In order to control how much power is generated in a nuclear reactor, the number of neutrons available to cause nuclei to fission must be controlled. Control rods which absorb neutrons must be inserted into or withdrawn from the core in order to control the chain reaction.
Less than half of the neutron flux in a nuclear reactor is produced by the emission of neutrons during the fissioning of uranium or plutonium. These neutrons are referred to as prompt neutrons. More than half of the neutron flux comes from the decay of radioactive isotopes that are the products of fission. These neutrons are called delayed neutrons. The half-life of the isotopes produced by fission range from milliseconds to minutes. In order to control the chain reaction, enough of the prompt neutrons must be absorbed by the control rods so that the critical mass necessary for the chain reaction will include the neutrons produced by the delayed neutrons. Otherwise, the reactor would go critical and melt down immediately.

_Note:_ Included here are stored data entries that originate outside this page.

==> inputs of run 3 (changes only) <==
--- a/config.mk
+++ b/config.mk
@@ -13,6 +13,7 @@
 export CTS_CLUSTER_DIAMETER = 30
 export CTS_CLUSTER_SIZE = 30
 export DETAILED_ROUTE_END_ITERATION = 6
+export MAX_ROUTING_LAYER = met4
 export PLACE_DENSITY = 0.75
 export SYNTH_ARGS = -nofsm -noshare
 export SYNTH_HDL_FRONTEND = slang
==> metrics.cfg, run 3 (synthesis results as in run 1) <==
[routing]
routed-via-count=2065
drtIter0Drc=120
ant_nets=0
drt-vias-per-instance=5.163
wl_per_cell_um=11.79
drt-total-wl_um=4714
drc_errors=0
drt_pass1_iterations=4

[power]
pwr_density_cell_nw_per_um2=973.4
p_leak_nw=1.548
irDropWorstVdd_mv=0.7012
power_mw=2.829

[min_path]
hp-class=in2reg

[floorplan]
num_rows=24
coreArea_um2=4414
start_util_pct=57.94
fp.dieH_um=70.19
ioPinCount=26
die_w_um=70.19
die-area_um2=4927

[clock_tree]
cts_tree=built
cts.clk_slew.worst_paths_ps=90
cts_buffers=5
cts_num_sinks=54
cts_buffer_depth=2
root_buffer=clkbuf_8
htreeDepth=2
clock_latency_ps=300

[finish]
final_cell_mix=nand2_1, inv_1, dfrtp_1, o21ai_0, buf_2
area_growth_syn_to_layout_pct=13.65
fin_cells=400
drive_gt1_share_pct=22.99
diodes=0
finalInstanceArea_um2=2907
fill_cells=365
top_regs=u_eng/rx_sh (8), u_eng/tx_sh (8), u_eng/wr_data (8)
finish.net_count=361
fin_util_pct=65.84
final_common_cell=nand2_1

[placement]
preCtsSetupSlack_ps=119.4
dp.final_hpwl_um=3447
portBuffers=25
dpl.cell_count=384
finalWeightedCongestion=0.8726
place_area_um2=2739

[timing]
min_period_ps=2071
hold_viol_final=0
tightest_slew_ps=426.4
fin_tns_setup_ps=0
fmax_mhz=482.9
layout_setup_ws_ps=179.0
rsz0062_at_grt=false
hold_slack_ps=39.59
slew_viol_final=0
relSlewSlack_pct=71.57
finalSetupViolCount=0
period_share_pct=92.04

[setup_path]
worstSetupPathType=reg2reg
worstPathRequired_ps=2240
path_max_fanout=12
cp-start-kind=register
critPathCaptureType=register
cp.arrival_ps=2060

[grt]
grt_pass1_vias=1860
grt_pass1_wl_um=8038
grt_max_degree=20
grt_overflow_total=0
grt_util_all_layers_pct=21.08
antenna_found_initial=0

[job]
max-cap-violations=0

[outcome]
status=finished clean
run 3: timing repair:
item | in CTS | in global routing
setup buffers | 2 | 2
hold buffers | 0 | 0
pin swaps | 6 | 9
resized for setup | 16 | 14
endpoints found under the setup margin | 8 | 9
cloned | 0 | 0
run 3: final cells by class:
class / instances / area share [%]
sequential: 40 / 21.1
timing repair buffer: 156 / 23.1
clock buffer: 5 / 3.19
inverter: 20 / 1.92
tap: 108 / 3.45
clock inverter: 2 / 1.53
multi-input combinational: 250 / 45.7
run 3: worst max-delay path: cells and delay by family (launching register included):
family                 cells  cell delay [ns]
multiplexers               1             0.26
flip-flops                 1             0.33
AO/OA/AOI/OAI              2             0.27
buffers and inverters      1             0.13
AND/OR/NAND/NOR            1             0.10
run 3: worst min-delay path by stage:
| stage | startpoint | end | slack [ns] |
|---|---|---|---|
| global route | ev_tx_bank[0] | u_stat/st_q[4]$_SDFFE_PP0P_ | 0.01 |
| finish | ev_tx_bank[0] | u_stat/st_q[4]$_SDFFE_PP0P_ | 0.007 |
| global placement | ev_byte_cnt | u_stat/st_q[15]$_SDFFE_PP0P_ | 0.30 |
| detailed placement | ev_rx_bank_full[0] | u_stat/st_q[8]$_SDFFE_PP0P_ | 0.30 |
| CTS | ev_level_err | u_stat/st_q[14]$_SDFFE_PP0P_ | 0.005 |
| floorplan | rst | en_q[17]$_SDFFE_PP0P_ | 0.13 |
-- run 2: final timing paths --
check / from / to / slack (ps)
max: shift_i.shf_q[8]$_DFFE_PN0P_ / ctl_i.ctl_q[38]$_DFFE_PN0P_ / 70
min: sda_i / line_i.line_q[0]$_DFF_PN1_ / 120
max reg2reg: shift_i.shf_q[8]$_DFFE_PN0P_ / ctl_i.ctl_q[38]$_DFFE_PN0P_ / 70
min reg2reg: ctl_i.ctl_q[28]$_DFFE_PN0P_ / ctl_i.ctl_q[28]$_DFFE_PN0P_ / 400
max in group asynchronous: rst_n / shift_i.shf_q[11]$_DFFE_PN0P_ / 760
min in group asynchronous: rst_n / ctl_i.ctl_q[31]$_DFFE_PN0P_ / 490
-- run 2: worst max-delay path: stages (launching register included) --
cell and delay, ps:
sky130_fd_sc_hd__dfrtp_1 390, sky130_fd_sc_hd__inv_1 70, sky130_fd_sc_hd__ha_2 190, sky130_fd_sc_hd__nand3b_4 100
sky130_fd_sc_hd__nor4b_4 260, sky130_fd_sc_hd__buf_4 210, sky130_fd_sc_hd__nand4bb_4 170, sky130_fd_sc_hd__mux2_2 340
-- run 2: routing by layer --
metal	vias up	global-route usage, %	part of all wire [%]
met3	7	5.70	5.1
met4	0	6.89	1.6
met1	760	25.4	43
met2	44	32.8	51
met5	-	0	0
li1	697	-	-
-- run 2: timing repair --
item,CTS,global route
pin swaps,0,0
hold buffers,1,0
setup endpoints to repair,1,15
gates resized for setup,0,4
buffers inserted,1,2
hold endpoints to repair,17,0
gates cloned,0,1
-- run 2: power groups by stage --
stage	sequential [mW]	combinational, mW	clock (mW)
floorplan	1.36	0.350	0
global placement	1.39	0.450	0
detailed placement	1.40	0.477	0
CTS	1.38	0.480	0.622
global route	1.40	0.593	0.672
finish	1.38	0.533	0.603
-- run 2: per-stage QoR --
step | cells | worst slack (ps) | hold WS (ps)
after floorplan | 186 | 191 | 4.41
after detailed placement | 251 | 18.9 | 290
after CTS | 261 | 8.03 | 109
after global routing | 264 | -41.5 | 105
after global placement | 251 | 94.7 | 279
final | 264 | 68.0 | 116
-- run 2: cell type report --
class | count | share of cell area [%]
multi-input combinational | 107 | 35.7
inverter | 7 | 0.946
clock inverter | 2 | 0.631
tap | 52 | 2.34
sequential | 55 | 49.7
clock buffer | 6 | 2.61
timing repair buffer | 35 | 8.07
### src/rtl/smb_blk_target.sv
module smb_blk_target #(
  parameter logic [6:0] ADDR7    = 7'h6C,
  parameter int         NUM_REGS = 9,
  parameter int         CNT_IDX  = 7,
  parameter int         CNT_W    = 5,
  parameter int         CNT_RST  = 8,
  parameter int         IDX_W    = 8
) (
  input  logic             clk,
  input  logic             rst_n,
  input  logic             scl_i,
  input  logic             sda_i,
  output logic             sda_oe,
  output logic [IDX_W-1:0] reg_raddr,
  input  logic [7:0]       reg_rdata,
  output logic             reg_we,
  output logic [IDX_W-1:0] reg_waddr,
  output logic [7:0]       reg_wdata
);
  localparam logic [IDX_W-1:0] LAST = IDX_W'(NUM_REGS - 1);
  localparam logic [IDX_W-1:0] CIDX = IDX_W'(CNT_IDX);

  typedef enum logic [2:0] {IDLE, RX, ACK, TX, HACK, DROP} st_t;
  typedef enum logic [1:0] {K_ADDR, K_IDX, K_CNT, K_DATA} kind_t;

  logic [2:0]       scl_q, sda_q;
  st_t              st;
  kind_t            kind;
  logic [3:0]       bitcnt;
  logic [7:0]       sh;
  logic [IDX_W-1:0] idx;
  logic [7:0]       wrem;
  logic [CNT_W-1:0] rrem, cnt;
  logic             rd_go, host_ack;

  logic s_scl, p_scl, s_sda, p_sda;
  logic scl_rise, scl_fall, start_det, stop_det, quiet;
  logic [7:0] cnt_byte, rd_val, nxt_byte;

  assign s_scl = scl_q[1];
  assign p_scl = scl_q[2];
  assign s_sda = sda_q[1];
  assign p_sda = sda_q[2];
  assign scl_rise  = s_scl & ~p_scl;
  assign scl_fall  = ~s_scl & p_scl;
  assign start_det = s_scl & p_scl & p_sda & ~s_sda;
  assign stop_det  = s_scl & p_scl & ~p_sda & s_sda;
  assign quiet     = (st == IDLE) || (st == DROP);

  assign reg_raddr = idx;
  assign cnt_byte  = {{(8-CNT_W){1'b0}}, cnt};
  assign rd_val    = (idx == CIDX) ? cnt_byte : ((idx <= LAST) ? reg_rdata : 8'h00);
  assign nxt_byte  = (rrem != '0) ? rd_val : 8'hFF;

  always_ff @(posedge clk or negedge rst_n) begin
    if (!rst_n) begin
      scl_q <= '1;
      sda_q <= '1;
    end else begin
      scl_q <= {scl_q[1:0], scl_i};
      sda_q <= {sda_q[1:0], sda_i};
    end
  end

  always_ff @(posedge clk or negedge rst_n) begin
    if (!rst_n) begin
      st        <= IDLE;
      kind      <= K_ADDR;
      bitcnt    <= '0;
      sh        <= '0;
      idx       <= '0;
      wrem      <= '0;
      rrem      <= '0;
      cnt       <= CNT_W'(CNT_RST);
      rd_go     <= 1'b0;
      host_ack  <= 1'b0;
      sda_oe    <= 1'b0;
      reg_we    <= 1'b0;
      reg_waddr <= '0;
      reg_wdata <= '0;
    end else begin
      reg_we <= 1'b0;
      if (stop_det) begin
        st     <= IDLE;
        sda_oe <= 1'b0;
      end else if (start_det) begin
        st     <= RX;
        kind   <= K_ADDR;
        bitcnt <= '0;
        sda_oe <= 1'b0;
      end else begin
        case (st)
          RX: begin
            if (scl_rise && bitcnt != 4'd8) begin
              sh     <= {sh[6:0], s_sda};
              bitcnt <= bitcnt + 4'd1;
            end else if (scl_fall && bitcnt == 4'd8) begin
              case (kind)
                K_ADDR: begin
                  if (sh[7:1] == ADDR7) begin
                    sda_oe <= 1'b1;
                    st     <= ACK;
                    rd_go  <= sh[0];
                    kind   <= K_IDX;
                  end else begin
                    st <= DROP;
                  end
                end
                K_IDX: begin
                  idx    <= sh[IDX_W-1:0];
                  kind   <= K_CNT;
                  sda_oe <= 1'b1;
                  st     <= ACK;
                end
                K_CNT: begin
                  wrem   <= sh;
                  kind   <= K_DATA;
                  sda_oe <= 1'b1;
                  st     <= ACK;
                end
                default: begin
                  if (wrem != 8'd0) begin
                    sda_oe <= 1'b1;
                    st     <= ACK;
                    wrem   <= wrem - 8'd1;
                    idx    <= idx + 1'b1;
                    if (idx == CIDX) begin
                      cnt <= sh[CNT_W-1:0];
                    end else if (idx <= LAST) begin
                      reg_we    <= 1'b1;
                      reg_waddr <= idx;
                      reg_wdata <= sh;
                    end
                  end else begin
                    st <= DROP;
                  end
                end
              endcase
            end
          end
          ACK: begin
            if (scl_fall) begin
              bitcnt <= '0;
              if (rd_go) begin
                rd_go  <= 1'b0;
                st     <= TX;
                sh     <= cnt_byte;
                rrem   <= cnt;
                sda_oe <= ~cnt_byte[7];
              end else begin
                st     <= RX;
                sda_oe <= 1'b0;
              end
            end
          end
          TX: begin
            if (scl_rise) begin
              bitcnt <= bitcnt + 4'd1;
            end else if (scl_fall) begin
              if (bitcnt == 4'd8) begin
                sda_oe <= 1'b0;
                st     <= HACK;
              end else begin
                sh     <= {sh[6:0], 1'b1};
                sda_oe <= ~sh[6];
              end
            end
          end
          HACK: begin
            if (scl_rise) begin
              host_ack <= ~s_sda;
            end else if (scl_fall) begin
              if (host_ack) begin
                sh     <= nxt_byte;
                sda_oe <= ~nxt_byte[7];
                bitcnt <= '0;
                st     <= TX;
                if (rrem != '0) begin
                  rrem <= rrem - 1'b1;
                  idx  <= idx + 1'b1;
                end
              end else begin
                st <= DROP;
              end
            end
          end
          default: ;
        endcase
      end
    end
  end
endmodule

Neutron moderators can slow down the fast neutrons released by fission and convert them into thermal neutrons. Thermal neutrons are more likely to trigger more fission than fast neutrons. So increasing the moderation will increase the power output and lowering the moderation will lower the power output.

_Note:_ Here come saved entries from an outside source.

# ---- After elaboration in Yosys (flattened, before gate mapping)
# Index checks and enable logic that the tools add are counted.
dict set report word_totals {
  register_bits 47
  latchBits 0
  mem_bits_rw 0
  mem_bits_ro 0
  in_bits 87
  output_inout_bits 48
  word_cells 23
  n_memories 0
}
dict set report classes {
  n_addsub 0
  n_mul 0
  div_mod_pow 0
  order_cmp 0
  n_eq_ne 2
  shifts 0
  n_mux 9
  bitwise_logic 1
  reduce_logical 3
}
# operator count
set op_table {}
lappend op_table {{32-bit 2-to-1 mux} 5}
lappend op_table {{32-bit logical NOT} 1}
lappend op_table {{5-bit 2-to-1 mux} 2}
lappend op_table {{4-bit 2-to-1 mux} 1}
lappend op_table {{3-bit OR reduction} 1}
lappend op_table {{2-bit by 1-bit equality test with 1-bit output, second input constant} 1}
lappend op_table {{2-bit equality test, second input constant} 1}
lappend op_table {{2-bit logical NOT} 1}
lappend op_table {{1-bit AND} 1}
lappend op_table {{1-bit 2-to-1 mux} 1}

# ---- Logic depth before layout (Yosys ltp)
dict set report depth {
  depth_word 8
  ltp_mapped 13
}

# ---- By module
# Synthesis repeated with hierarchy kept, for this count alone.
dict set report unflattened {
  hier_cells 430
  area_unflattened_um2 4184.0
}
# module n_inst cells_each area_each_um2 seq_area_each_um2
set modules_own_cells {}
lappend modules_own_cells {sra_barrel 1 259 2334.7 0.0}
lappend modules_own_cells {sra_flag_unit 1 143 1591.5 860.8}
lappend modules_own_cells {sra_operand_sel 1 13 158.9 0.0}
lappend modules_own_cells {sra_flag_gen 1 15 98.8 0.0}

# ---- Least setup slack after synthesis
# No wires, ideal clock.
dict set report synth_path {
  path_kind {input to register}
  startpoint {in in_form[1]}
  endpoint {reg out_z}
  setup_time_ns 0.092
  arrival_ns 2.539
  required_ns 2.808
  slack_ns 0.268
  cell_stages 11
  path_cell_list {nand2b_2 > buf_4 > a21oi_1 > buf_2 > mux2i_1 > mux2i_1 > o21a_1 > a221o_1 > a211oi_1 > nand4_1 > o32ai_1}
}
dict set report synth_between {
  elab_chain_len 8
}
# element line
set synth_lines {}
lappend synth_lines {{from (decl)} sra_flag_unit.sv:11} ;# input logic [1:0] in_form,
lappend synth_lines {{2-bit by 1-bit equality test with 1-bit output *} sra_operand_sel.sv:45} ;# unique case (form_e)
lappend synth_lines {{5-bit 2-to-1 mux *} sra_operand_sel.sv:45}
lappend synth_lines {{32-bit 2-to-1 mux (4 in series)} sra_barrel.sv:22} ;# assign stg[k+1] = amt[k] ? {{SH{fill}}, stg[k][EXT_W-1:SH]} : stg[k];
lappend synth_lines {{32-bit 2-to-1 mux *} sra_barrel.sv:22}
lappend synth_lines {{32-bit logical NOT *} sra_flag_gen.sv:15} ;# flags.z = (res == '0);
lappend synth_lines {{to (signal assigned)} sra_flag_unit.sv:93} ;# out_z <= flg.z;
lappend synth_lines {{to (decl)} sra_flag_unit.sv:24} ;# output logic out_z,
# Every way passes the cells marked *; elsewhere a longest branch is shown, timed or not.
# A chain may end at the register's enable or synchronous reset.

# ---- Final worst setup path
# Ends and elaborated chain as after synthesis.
--- src/rtl/keyed_wdt_pkg.sv ---
// Package: register offsets, key values, field positions and the stage type
// shared by the watchdog modules. Assumes a 32-bit data bus.
package keyed_wdt_pkg;
    localparam int DATA_W = 32;

    localparam logic [7:0] OFS_MODE  = 8'h00;
    localparam logic [7:0] OFS_LEN   = 8'h04;
    localparam logic [7:0] OFS_KICK  = 8'h08;
    localparam logic [7:0] OFS_SWRST = 8'h14;

    localparam logic [7:0]  MODE_KEY  = 8'h22;
    localparam logic [4:0]  LEN_KEY   = 5'h08;
    localparam logic [31:0] KICK_CODE = 32'h0000_1971;
    localparam logic [31:0] RST_CODE  = 32'h0000_1209;

    localparam int BIT_EN    = 0;
    localparam int BIT_IRQEN = 3;
    localparam int BIT_DUAL  = 6;
    localparam int LEN_LSB   = 5;

    typedef enum logic {
        STG_WATCH = 1'b0,
        STG_GRACE = 1'b1
    } wdt_stage_e;
endpackage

In some reactors, the coolant functions as the neutron monitor so the power output can be increased by heating the coolant to make it less dense and less able to slow down the reaction. In other reactors, the coolant absorbs the neutrons and slows down the reaction. Heating the coolant will make it less dense and reduce its ability to absorb the neutrons so the power output will decrease.
In emergency situations when the reaction must be stopped as quickly as possible or scrammed in nuclear terminology, a neutron absorber such as boric acid is injected into the reactor core automatically. If the automatic systems fail, there are manual backup systems that can inject the neutron absorber.

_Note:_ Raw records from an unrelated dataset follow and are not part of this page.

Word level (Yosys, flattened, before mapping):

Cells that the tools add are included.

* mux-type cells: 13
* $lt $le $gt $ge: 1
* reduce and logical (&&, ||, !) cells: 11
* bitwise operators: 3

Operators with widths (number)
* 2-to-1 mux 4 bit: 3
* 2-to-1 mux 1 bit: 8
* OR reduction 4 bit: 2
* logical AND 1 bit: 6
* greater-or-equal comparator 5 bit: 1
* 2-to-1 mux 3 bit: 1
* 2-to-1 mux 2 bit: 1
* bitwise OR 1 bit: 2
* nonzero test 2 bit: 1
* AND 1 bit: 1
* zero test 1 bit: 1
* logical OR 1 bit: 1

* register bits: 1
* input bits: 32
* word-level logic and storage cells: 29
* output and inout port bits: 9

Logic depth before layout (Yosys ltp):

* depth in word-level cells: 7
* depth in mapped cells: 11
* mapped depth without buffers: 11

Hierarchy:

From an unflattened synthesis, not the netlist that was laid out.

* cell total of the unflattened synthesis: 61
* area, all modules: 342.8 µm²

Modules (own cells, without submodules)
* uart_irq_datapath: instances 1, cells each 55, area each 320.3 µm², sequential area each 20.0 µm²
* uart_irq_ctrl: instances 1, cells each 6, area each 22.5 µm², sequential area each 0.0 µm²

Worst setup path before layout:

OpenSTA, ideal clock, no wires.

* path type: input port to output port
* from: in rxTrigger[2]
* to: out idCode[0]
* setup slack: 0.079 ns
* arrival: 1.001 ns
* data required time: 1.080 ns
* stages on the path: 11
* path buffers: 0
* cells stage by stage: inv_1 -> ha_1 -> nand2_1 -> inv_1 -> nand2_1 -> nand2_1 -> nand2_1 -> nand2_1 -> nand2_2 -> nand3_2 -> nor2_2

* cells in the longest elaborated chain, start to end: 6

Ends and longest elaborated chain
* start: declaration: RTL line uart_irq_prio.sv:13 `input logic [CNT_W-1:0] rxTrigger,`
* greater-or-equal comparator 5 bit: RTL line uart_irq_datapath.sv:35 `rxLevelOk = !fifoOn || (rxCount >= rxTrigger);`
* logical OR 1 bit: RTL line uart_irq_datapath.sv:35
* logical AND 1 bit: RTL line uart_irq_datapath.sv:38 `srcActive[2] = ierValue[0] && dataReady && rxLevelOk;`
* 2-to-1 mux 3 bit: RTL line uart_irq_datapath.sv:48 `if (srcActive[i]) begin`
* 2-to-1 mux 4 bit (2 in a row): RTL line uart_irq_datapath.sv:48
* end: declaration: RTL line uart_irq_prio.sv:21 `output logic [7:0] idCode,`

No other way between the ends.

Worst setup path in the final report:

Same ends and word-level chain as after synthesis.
**src/rtl/timer_pkg.sv**
```systemverilog
package timer_pkg;

  // Word indexes; software depends on this placement.
  localparam int IDX_STATUS  = 0;
  localparam int IDX_CTRL    = 1;
  localparam int IDX_PER_LO  = 2;
  localparam int IDX_PER_HI  = 3;
  localparam int IDX_SNAP_LO = 4;
  localparam int IDX_SNAP_HI = 5;
  localparam int NUM_REGS    = 6;

  // Status bit positions
  localparam int ST_TO  = 0;
  localparam int ST_RUN = 1;

  // Control bit positions
  localparam int CT_IEN   = 0;
  localparam int CT_CONT  = 1;
  localparam int CT_START = 2;
  localparam int CT_STOP  = 3;
  localparam int CT_W     = 4;

  typedef struct packed {
    logic status_wr;
    logic ctrl_wr;
    logic per_lo_wr;
    logic per_hi_wr;
    logic snap_wr;
  } reg_wr_t;

endpackage

```
**src/rtl/timer_decode.sv**
```systemverilog
module timer_decode
  import timer_pkg::*;
#(
  parameter int IDX_W = 6
) (
  input  logic             wr_en,
  input  logic [IDX_W-1:0] word_idx,
  output reg_wr_t          wr_s
);

  logic [NUM_REGS-1:0] hit;

  for (genvar i = 0; i < NUM_REGS; i++) begin : g_hit
    assign hit[i] = wr_en && (word_idx == IDX_W'(i));
  end

  assign wr_s.status_wr = hit[IDX_STATUS];
  assign wr_s.ctrl_wr   = hit[IDX_CTRL];
  assign wr_s.per_lo_wr = hit[IDX_PER_LO];
  assign wr_s.per_hi_wr = hit[IDX_PER_HI];
  assign wr_s.snap_wr   = hit[IDX_SNAP_LO] | hit[IDX_SNAP_HI];

endmodule

```
**src/rtl/timer_counter.sv**
```systemverilog
module timer_counter #(
  parameter int CNT_W = 32
) (
  input  logic              clk,
  input  logic              rst,
  input  logic              run,
  input  logic              per_lo_wr,
  input  logic              per_hi_wr,
  input  logic [CNT_W/2-1:0] wr_half,
  output logic [CNT_W-1:0]  count,
  output logic [CNT_W-1:0]  period,
  output logic              expire
);

  localparam int HALF_W = CNT_W / 2;

  logic [HALF_W-1:0] per_lo_q, per_hi_q;
  logic [HALF_W-1:0] per_lo_d, per_hi_d;

  assign per_lo_d = per_lo_wr ? wr_half : per_lo_q;
  assign per_hi_d = per_hi_wr ? wr_half : per_hi_q;
  assign period   = {per_hi_q, per_lo_q};
  assign expire   = run && (count == '0);

  always_ff @(posedge clk) begin
    if (rst) begin
      per_lo_q <= '0;
      per_hi_q <= '0;
      count    <= '1;
    end else begin
      per_lo_q <= per_lo_d;
      per_hi_q <= per_hi_d;
      if (per_lo_wr || per_hi_wr)
        count <= {per_hi_d, per_lo_d};
      else if (expire)
        count <= period;
      else if (run)
        count <= count - 1'b1;
    end
  end

endmodule

```
**src/rtl/timer_flags.sv**
```systemverilog
module timer_flags
  import timer_pkg::*;
(
  input  logic            clk,
  input  logic            rst,
  input  logic            ctrl_wr,
  input  logic [CT_W-1:0] ctrl_bits,
  input  logic            status_wr,
  input  logic            per_wr,
  input  logic            expire,
  output logic            run_q,
  output logic            to_q,
  output logic            ien_q,
  output logic            cont_q,
  output logic            irq_q
);

  logic start_eff, stop_eff;
  logic run_d, to_d, ien_d, cont_d;

  assign start_eff = ctrl_wr && ctrl_bits[CT_START] && !run_q;
  assign stop_eff  = ctrl_wr && ctrl_bits[CT_STOP] && (run_q || start_eff);

  always_comb begin
    if (per_wr || stop_eff)    run_d = 1'b0;
    else if (start_eff)        run_d = 1'b1;
    else if (expire && !cont_q) run_d = 1'b0;
    else                       run_d = run_q;
  end

  assign to_d   = expire ? 1'b1 : (status_wr ? 1'b0 : to_q);
  assign ien_d  = ctrl_wr ? ctrl_bits[CT_IEN]  : ien_q;
  assign cont_d = ctrl_wr ? ctrl_bits[CT_CONT] : cont_q;

  always_ff @(posedge clk) begin
    if (rst) begin
      run_q  <= 1'b0;
      to_q   <= 1'b0;
      ien_q  <= 1'b0;
      cont_q <= 1'b0;
      irq_q  <= 1'b0;
    end else begin
      run_q  <= run_d;
      to_q   <= to_d;
      ien_q  <= ien_d;
      cont_q <= cont_d;
      irq_q  <= to_d & ien_d;
    end
  end

endmodule

```
**src/rtl/interval_timer.sv**
```systemverilog
module interval_timer
  import timer_pkg::*;
#(
  parameter int ADDR_W = 8,
  parameter int DATA_W = 32,
  parameter int CNT_W  = 32
) (
  input  logic              clk,
  input  logic              rst,
  input  logic              wr_en,
  input  logic [ADDR_W-1:0] addr,
  input  logic [DATA_W-1:0] wdata,
  output logic [DATA_W-1:0] rdata,
  output logic              irq
);

  localparam int HALF_W = CNT_W / 2;
  localparam int IDX_W  = ADDR_W - 2;
  localparam logic [IDX_W-1:0] W_STATUS  = IDX_W'(IDX_STATUS);
  localparam logic [IDX_W-1:0] W_CTRL    = IDX_W'(IDX_CTRL);
  localparam logic [IDX_W-1:0] W_PER_LO  = IDX_W'(IDX_PER_LO);
  localparam logic [IDX_W-1:0] W_PER_HI  = IDX_W'(IDX_PER_HI);
  localparam logic [IDX_W-1:0] W_SNAP_LO = IDX_W'(IDX_SNAP_LO);
  localparam logic [IDX_W-1:0] W_SNAP_HI = IDX_W'(IDX_SNAP_HI);

  logic [IDX_W-1:0]  word_idx;
  reg_wr_t           wr_s;
  logic [CNT_W-1:0]  count, period;
  logic              expire;
  logic              run_flag, to_flag, ien_flag, cont_flag;
  logic [HALF_W-1:0] snap_lo, snap_hi;

  assign word_idx = addr[ADDR_W-1:2];

  timer_decode #(.IDX_W(IDX_W)) u_dec (
    .wr_en    (wr_en),
    .word_idx (word_idx),
    .wr_s     (wr_s)
  );

  timer_counter #(.CNT_W(CNT_W)) u_cnt (
    .clk       (clk),
    .rst       (rst),
    .run       (run_flag),
    .per_lo_wr (wr_s.per_lo_wr),
    .per_hi_wr (wr_s.per_hi_wr),
    .wr_half   (wdata[HALF_W-1:0]),
    .count     (count),
    .period    (period),
    .expire    (expire)
  );

  timer_flags u_flg (
    .clk       (clk),
    .rst       (rst),
    .ctrl_wr   (wr_s.ctrl_wr),
    .ctrl_bits (wdata[CT_W-1:0]),
    .status_wr (wr_s.status_wr),
    .per_wr    (wr_s.per_lo_wr | wr_s.per_hi_wr),
    .expire    (expire),
    .run_q     (run_flag),
    .to_q      (to_flag),
    .ien_q     (ien_flag),
    .cont_q    (cont_flag),
    .irq_q     (irq)
  );

  always_ff @(posedge clk) begin
    if (rst) begin
      snap_lo <= '0;
      snap_hi <= '0;
    end else if (wr_s.snap_wr) begin
      snap_lo <= count[HALF_W-1:0];
      snap_hi <= count[CNT_W-1:HALF_W];
    end
  end

  always_comb begin
    rdata = '0;
    case (word_idx)
      W_STATUS: begin
        rdata[ST_TO]  = to_flag;
        rdata[ST_RUN] = run_flag;
      end
      W_CTRL: begin
        rdata[CT_IEN]  = ien_flag;
        rdata[CT_CONT] = cont_flag;
      end
      W_PER_LO:  rdata[HALF_W-1:0] = period[HALF_W-1:0];
      W_PER_HI:  rdata[HALF_W-1:0] = period[CNT_W-1:HALF_W];
      W_SNAP_LO: rdata[HALF_W-1:0] = snap_lo;
      W_SNAP_HI: rdata[HALF_W-1:0] = snap_hi;
      default:   rdata = '0;
    endcase
  end

endmodule

```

In most types of reactors, there is a problem with the buildup of a radioactive isotope, Xenon-135 which is produced in the fission process. Xenon-135 absorbs neutrons slowing down or halting the chain reaction. If the reaction can be held at a high enough level, the xenon-135 can be destroyed as fast as it is produced. It is not always possible to keep the power output high enough and xenon-135 accumulation can be a serious problem.
Iodine-135 is also produced by the fission process. It has a half-life of seven hours and will quickly decay into xenon-135. After a reactor is shut down, the iodine-135 will continue to decay into xenon-135. This xenon-135 will make it difficult to restart the reactor for a few days until it is transmuted into non-radioactive xenon-136 with the absorption of an extra neutron in each nucleus. The decline in the neutron absorption by the transmuting xenon-135 requires the control rods to be inserted deeper into the core to absorb more neutrons.
Controlling a nuclear reactor is not a simple process. Each reactor design has its benefits and problems. Nuclear power generation is definitely a work in progress.